■ What is required
Only lines that contain the word "parameter" belong in the answer; copy them from the records below.

■ Extracted information
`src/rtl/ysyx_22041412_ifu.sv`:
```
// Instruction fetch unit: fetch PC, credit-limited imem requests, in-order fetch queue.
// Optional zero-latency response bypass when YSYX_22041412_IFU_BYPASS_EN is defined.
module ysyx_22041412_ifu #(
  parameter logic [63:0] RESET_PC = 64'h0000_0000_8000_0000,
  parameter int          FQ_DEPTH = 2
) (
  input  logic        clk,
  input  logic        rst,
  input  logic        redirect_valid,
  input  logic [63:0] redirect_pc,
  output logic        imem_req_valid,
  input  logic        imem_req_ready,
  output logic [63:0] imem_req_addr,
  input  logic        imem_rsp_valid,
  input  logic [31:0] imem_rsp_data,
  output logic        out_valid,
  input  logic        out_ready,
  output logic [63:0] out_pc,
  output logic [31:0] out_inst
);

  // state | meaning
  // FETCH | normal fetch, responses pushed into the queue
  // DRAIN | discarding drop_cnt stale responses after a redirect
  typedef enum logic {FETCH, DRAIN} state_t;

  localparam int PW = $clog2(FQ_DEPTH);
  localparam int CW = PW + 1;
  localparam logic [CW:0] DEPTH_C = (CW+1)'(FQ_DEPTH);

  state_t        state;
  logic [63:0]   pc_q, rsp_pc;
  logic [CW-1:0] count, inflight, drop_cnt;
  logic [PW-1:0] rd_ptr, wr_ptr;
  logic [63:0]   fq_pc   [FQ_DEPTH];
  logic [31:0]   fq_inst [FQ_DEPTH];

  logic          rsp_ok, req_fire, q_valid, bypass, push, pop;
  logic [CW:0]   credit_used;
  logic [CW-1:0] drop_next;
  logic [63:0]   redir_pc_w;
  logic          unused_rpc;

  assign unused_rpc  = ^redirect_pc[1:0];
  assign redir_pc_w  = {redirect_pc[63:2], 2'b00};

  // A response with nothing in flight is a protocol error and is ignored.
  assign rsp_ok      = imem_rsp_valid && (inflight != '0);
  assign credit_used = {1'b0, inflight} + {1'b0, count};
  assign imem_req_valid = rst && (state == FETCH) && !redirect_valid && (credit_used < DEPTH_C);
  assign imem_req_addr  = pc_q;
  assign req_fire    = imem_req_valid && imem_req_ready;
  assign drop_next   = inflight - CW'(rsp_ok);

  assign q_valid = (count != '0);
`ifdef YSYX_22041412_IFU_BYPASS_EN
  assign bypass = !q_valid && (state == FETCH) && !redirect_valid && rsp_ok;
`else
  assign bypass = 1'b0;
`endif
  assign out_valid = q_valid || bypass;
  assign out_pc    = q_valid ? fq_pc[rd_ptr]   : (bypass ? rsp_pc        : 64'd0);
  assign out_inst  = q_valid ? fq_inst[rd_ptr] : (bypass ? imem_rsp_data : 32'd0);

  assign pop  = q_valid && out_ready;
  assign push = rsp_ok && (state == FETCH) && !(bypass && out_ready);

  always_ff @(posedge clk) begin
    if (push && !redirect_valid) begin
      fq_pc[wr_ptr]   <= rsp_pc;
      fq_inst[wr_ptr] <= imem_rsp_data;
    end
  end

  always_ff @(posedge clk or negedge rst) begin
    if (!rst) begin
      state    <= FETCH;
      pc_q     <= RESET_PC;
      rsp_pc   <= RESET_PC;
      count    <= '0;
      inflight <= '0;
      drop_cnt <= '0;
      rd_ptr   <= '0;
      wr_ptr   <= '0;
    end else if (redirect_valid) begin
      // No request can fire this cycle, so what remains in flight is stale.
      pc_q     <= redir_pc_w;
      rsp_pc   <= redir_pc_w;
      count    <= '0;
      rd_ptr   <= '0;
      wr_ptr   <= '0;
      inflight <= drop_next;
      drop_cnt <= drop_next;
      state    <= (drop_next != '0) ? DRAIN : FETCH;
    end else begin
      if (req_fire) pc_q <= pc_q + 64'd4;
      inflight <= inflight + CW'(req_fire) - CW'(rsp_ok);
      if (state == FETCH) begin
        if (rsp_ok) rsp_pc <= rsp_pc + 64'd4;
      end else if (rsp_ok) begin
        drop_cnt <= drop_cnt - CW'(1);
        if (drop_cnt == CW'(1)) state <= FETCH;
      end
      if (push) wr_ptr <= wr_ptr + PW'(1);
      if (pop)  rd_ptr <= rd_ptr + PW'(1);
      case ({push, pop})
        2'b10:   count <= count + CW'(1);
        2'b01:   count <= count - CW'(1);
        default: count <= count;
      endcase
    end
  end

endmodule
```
--
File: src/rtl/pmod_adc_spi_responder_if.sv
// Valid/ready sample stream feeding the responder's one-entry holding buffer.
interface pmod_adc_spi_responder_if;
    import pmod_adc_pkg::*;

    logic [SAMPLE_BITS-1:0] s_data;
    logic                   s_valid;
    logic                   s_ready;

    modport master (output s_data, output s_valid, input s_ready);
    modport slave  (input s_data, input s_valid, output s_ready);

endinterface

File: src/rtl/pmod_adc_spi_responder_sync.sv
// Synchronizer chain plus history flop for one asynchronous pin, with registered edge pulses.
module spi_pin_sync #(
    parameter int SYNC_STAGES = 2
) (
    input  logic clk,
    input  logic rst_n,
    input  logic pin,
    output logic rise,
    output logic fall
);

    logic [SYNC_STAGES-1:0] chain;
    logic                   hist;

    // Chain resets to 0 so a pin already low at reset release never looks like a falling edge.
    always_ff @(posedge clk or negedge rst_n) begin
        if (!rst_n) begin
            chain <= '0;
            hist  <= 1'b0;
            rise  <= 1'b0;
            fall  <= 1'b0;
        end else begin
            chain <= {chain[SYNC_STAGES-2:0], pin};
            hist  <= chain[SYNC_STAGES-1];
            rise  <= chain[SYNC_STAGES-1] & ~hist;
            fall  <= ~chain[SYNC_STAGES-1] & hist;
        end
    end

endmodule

■ Result of this task
  parameter logic [63:0] RESET_PC = 64'h0000_0000_8000_0000,
  parameter int          FQ_DEPTH = 2
    parameter int SYNC_STAGES = 2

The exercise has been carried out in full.